2020年にアメリカ人が直面した危機の中でも、新型コロナウィルスの流行は最も打撃が大きく複雑なものでした。これはもちろん世界共通ですが、感染拡大を抑制するための政府の反応が遅れたため、アメリカでは50万人以上の人がウイルスに感染してしまいました。2021年3月1日の時点で、アメリカは他のどの国よりも多くの命を失っています 。1
この問題で大きな影響を受けているのが、旅行業界です。このような状況下で不必要な旅行をすることは、無責任で危険なことであると同時に、非常に困難なことでもあります。多くの国で、米国からの不要不急の渡航に規制をかけています。米国からの入国希望者が新型コロナウィルスの検査で陰性を示し、適切な隔離期間を設けることができる場合、一部は緩和されますが、それでもコロナ前とは状況がかけ離れています。通常アメリカ人が夏の間だけで約1,000億ドルを旅行に費やすことを考えると、国内外の観光業が成り立たず、旅行業界が苦境に立たされているのは当然のことと言えるでしょう。

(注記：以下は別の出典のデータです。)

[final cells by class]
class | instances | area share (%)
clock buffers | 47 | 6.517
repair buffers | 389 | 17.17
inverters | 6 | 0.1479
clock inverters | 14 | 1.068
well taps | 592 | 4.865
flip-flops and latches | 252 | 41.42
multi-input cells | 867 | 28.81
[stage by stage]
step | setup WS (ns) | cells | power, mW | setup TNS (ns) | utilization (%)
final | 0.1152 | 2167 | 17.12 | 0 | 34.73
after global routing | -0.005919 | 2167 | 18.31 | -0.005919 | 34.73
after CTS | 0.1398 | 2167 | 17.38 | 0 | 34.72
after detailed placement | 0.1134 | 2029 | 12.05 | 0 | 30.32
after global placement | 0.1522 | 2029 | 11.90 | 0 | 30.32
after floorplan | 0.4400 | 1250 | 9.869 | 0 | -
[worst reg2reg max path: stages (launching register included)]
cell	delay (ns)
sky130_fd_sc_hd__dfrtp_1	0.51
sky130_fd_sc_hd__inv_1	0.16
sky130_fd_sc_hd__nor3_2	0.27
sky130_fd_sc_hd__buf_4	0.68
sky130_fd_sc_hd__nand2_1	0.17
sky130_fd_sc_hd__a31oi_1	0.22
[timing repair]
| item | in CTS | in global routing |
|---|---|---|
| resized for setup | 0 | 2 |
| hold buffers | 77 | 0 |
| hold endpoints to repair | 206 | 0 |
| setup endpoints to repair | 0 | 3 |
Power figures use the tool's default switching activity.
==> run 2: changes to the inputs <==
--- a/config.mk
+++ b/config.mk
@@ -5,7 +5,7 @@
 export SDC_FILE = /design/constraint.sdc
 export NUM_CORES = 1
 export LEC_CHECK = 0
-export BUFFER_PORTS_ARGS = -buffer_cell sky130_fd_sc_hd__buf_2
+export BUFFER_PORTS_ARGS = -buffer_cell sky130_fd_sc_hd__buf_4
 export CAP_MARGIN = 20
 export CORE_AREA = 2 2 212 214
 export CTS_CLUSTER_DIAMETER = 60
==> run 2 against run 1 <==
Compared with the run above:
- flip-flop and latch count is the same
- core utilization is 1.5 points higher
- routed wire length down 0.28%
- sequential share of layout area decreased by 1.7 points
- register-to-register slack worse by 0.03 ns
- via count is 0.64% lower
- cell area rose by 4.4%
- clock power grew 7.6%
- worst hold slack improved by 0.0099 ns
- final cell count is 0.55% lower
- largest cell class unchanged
## src/rtl/timer_dev.sv

```systemverilog
// timer_dev: memory-mapped countdown timer on the device side of the CPU bridge bus.
//
// Register window (word-addressed by bus address bits [3:2]):
//   0 CTRL   [0] EN, [2:1] MODE (01 auto-reload, anything else one-shot),
//            [3] IM (1 = interrupt allowed), [31:4] read as zero
//   1 PRESET reload value copied into COUNT on every LOAD
//   2 COUNT  current down-counter value (read-only)
//   3 unmapped, reads zero, writes ignored
//
// Ports:
//   clk   system clock, rising edge
//   rst   synchronous active-high reset
//   addr  word select
//   we    write strobe, sampled at rising clk
//   din   write data from the CPU
//   dout  read data to the CPU, combinational from addr, no read side effects
//   irq   interrupt request (irq_pending & IM) routed to a CP0 hw_int bit
//
// Build option: define TIMER_PRESCALE_EN to divide the CNT step rate by PRESCALE.
// Without it every CNT cycle is a counting step and no prescale counter exists.

module timer_dev #(
  parameter int unsigned PRESCALE = 4
) (
  input  logic        clk,
  input  logic        rst,
  input  logic [1:0]  addr,
  input  logic        we,
  input  logic [31:0] din,
  output logic [31:0] dout,
  output logic        irq
);

  localparam logic [1:0] AddrCtrl   = 2'd0;
  localparam logic [1:0] AddrPreset = 2'd1;
  localparam logic [1:0] AddrCount  = 2'd2;

  localparam logic [1:0] ModeAuto = 2'b01;

  if (PRESCALE < 1 || PRESCALE > 65535) begin : g_bad_prescale
    $error("timer_dev: PRESCALE must be within 1..65535");
  end

  typedef enum logic [1:0] {
    StIdle,
    StLoad,
    StCnt,
    StInt
  } state_e;

  state_e      state_q, state_d;
  logic [3:0]  ctrl_q, ctrl_d;
  logic [31:0] preset_q, preset_d;
  logic [31:0] count_q, count_d;
  logic        irq_pending_q, irq_pending_d;

  logic ctrl_en;
  logic ctrl_auto;
  logic ctrl_im;
  logic ctrl_wr;
  logic preset_wr;
  logic tick;
  logic int_enter;

  assign ctrl_en   = ctrl_q[0];
  assign ctrl_auto = (ctrl_q[2:1] == ModeAuto);
  assign ctrl_im   = ctrl_q[3];
  assign ctrl_wr   = we && (addr == AddrCtrl);
  assign preset_wr = we && (addr == AddrPreset);

`ifdef TIMER_PRESCALE_EN
  // Prescale counter only advances while counting; it sits at zero in every
  // other state so each CNT phase starts with a full PRESCALE-cycle step.
  logic [15:0] pre_q, pre_d;
  logic        pre_wrap;

  assign pre_wrap = (pre_q == 16'(PRESCALE - 1));
  assign tick     = pre_wrap;

  always_comb begin
    pre_d = '0;
    if (state_q == StCnt && ctrl_en) begin
      pre_d = pre_wrap ? '0 : pre_q + 16'd1;
    end
  end

  always_ff @(posedge clk) begin
    if (rst) begin
      pre_q <= '0;
    end else begin
      pre_q <= pre_d;
    end
  end
`else
  assign tick = 1'b1;
`endif

  // FSM and register next-state.
  always_comb begin
    state_d       = state_q;
    ctrl_d        = ctrl_q;
    preset_d      = preset_q;
    count_d       = count_q;
    irq_pending_d = irq_pending_q;
    int_enter     = 1'b0;

    unique case (state_q)
      StIdle: begin
        if (ctrl_en) begin
          state_d = StLoad;
        end
      end
      StLoad: begin
        count_d = preset_q;
        state_d = StCnt;
      end
      StCnt: begin
        if (!ctrl_en) begin
          state_d = StIdle;
        end else if (tick) begin
          // PRESET of 0 and 1 both expire on the first step; COUNT never wraps.
          if (count_q <= 32'd1) begin
            count_d   = '0;
            state_d   = StInt;
            int_enter = 1'b1;
          end else begin
            count_d = count_q - 32'd1;
          end
        end
      end
      StInt: begin
        if (ctrl_auto) begin
          irq_pending_d = 1'b0;
          state_d       = StLoad;
        end else begin
          ctrl_d[0] = 1'b0;
          state_d   = StIdle;
        end
      end
      default: begin
        state_d = StIdle;
      end
    endcase

    // A CPU write to CTRL overrides the FSM's own EN clear and acknowledges
    // any held interrupt, except one being raised on this very edge.
    if (ctrl_wr) begin
      ctrl_d = din[3:0];
      if (!int_enter) begin
        irq_pending_d = 1'b0;
      end
    end

    if (int_enter) begin
      irq_pending_d = 1'b1;
    end

    // PRESET only lands in COUNT at the next LOAD.
    if (preset_wr) begin
      preset_d = din;
    end
  end

  always_ff @(posedge clk) begin
    if (rst) begin
      state_q       <= StIdle;
      ctrl_q        <= '0;
      preset_q      <= '0;
      count_q       <= '0;
      irq_pending_q <= 1'b0;
    end else begin
      state_q       <= state_d;
      ctrl_q        <= ctrl_d;
      preset_q      <= preset_d;
      count_q       <= count_d;
      irq_pending_q <= irq_pending_d;
    end
  end

  // Read mux.
  always_comb begin
    dout = '0;
    case (addr)
      AddrCtrl:   dout = {28'd0, ctrl_q};
      AddrPreset: dout = preset_q;
      AddrCount:  dout = count_q;
      default:    dout = '0;
    endcase
  end

  assign irq = irq_pending_q & ctrl_im;

endmodule
```
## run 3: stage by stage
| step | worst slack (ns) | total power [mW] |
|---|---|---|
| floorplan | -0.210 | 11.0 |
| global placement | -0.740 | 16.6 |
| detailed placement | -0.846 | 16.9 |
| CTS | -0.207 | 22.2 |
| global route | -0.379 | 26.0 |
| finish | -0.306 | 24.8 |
--- config.mk ---
export PLATFORM = sky130hd
export DESIGN_NAME = team06_reverb
export DESIGN_NICKNAME = d
export VERILOG_FILES = /design/src/rtl/team06_audio_pkg.sv /design/src/rtl/team06_avg2.sv /design/src/rtl/team06_reverb.sv
export SDC_FILE = /design/constraint.sdc
export NUM_CORES = 1
export LEC_CHECK = 0
export BUFFER_PORTS_ARGS = -buffer_cell sky130_fd_sc_hd__buf_2
export CELL_PAD_IN_SITES_DETAIL_PLACEMENT = 1
export CELL_PAD_IN_SITES_GLOBAL_PLACEMENT = 2
export CORE_UTILIZATION = 23
export CTS_CLUSTER_DIAMETER = 40
export DETAILED_ROUTE_END_ITERATION = 8
export GPL_TIMING_DRIVEN = 0
export PLACE_DENSITY = 0.73
export SYNTH_ARGS = -nofsm -noshare
export SYNTH_HDL_FRONTEND = slang
export SYNTH_SLANG_ARGS = --single-unit
export TNS_END_PERCENT = 30
--- constraint.sdc ---
create_clock -name clk -period 1.6 [get_ports clk]
set_input_delay 0.32 -clock clk [delete_from_list [all_inputs] [get_ports clk]]
set_output_delay 0.32 -clock clk [all_outputs]
set_load 0.005 [all_outputs]
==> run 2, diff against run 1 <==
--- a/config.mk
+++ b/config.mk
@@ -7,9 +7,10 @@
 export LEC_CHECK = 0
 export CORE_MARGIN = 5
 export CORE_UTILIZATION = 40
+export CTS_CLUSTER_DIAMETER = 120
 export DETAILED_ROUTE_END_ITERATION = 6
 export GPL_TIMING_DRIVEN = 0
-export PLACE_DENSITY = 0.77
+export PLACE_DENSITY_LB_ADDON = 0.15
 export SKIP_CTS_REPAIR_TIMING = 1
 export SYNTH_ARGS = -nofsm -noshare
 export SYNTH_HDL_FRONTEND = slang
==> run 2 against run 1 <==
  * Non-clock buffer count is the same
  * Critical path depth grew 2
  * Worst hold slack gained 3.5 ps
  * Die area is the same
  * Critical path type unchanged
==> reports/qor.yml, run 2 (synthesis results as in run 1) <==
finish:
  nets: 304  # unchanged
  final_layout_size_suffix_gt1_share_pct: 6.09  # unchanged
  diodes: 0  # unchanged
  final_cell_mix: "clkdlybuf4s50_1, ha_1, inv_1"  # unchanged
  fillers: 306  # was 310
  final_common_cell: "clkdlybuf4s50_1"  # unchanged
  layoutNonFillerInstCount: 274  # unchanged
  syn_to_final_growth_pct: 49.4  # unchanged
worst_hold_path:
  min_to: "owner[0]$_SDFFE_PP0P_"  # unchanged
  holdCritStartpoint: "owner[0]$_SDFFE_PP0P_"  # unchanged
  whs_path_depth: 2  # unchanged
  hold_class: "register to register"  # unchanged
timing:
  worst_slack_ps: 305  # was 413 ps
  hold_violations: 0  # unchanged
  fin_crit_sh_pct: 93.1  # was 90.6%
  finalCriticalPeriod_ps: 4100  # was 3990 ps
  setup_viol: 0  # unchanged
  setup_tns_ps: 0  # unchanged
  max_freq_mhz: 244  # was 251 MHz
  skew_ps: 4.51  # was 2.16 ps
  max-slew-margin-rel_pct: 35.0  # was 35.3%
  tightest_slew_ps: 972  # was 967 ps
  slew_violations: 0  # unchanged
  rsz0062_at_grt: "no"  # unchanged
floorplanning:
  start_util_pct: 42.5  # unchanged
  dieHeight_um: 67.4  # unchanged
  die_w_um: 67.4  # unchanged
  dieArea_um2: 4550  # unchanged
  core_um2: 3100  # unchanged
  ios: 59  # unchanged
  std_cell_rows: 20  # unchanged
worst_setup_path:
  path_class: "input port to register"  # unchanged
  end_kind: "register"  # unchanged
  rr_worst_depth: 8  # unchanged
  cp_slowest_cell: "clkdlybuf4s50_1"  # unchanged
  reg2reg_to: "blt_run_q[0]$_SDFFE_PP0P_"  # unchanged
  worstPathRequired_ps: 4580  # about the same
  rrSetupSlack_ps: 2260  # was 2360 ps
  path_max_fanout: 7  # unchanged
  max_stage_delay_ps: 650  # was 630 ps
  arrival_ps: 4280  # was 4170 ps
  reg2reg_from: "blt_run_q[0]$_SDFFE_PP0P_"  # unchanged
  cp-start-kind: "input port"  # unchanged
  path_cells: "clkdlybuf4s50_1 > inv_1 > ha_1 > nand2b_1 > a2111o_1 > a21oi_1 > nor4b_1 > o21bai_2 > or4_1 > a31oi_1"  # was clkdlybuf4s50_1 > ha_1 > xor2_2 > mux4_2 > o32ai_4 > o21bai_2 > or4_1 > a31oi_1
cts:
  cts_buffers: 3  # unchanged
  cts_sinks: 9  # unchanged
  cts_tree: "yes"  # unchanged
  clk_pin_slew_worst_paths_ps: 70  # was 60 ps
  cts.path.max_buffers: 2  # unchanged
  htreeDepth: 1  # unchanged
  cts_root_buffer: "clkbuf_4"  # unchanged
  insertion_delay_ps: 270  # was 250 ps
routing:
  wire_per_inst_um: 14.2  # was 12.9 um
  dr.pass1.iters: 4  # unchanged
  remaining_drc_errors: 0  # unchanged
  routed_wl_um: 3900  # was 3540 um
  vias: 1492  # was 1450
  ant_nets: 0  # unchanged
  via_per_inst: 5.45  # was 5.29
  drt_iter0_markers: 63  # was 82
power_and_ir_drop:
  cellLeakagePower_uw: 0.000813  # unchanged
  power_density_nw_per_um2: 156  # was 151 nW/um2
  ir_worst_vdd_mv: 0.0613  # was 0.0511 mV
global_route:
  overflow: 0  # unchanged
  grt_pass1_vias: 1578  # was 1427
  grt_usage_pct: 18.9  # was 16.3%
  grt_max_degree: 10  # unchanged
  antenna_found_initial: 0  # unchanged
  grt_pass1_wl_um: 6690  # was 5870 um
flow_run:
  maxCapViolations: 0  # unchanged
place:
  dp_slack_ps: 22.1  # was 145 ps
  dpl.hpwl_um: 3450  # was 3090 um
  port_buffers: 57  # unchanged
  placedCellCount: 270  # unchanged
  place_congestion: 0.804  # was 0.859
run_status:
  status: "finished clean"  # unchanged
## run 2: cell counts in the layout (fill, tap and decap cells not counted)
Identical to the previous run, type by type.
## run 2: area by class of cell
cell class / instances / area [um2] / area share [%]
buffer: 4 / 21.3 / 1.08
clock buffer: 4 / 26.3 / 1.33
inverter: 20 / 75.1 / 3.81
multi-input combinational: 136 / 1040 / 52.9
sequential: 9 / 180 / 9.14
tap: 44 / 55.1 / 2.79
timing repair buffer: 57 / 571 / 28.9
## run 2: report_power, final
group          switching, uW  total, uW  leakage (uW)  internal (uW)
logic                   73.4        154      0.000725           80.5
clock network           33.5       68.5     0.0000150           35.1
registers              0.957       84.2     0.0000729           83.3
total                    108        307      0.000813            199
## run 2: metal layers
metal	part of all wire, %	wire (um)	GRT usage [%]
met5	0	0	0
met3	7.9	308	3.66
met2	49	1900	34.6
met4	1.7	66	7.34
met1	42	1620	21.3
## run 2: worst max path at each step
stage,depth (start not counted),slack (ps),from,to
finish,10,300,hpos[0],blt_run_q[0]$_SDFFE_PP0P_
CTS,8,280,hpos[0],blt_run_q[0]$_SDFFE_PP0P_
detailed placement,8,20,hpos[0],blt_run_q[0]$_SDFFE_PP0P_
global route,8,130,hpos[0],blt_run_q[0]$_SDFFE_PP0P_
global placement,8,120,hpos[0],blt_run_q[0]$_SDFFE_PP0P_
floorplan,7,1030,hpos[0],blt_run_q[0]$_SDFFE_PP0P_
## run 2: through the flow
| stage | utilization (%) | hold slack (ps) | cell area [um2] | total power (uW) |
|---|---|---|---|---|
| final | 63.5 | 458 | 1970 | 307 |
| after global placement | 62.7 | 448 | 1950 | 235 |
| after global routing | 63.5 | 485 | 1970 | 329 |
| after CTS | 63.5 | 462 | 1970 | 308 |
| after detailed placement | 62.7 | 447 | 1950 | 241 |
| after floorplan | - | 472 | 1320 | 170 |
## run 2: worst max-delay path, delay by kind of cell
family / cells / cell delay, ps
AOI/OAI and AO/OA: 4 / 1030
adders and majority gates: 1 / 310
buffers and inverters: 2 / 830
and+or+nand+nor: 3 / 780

アメリカ人が海外旅行に行けないことによる他国の経済的打撃 。
アメリカのパスポートの威力は強大です。新型コロナウィルスが発生する前までは、アメリカ国民は世界で最も強力なパスポートの1つを与えられ、185カ国にビザなしで旅行が可能、あるいは到着時にビザを取得することができました(日本はトップで191カ国にアクセスできました)。しかし、現在の規制により、旅行好きのアメリカ人にはハードな状況となっています。アートン・キャピタル(カナダの金融会社。毎年各国パスポートの格付けを発表する)のパスポート・インデックスの改訂版では、米国がトップ10に入らなくなりました。新型コロナウィルスの制限がある2021年時点では、ドイツ国民が世界で最も強力なパスポートを所有していることになります(日本は1位から7位に後退しました)。2
過去1年で、海外でも国内でも、旅行は大幅に減少しました。第一波のロックダウンが始まった2020年の6月までに、アメリカ人の旅行への支出が40~45%減少するという予測も出ていました。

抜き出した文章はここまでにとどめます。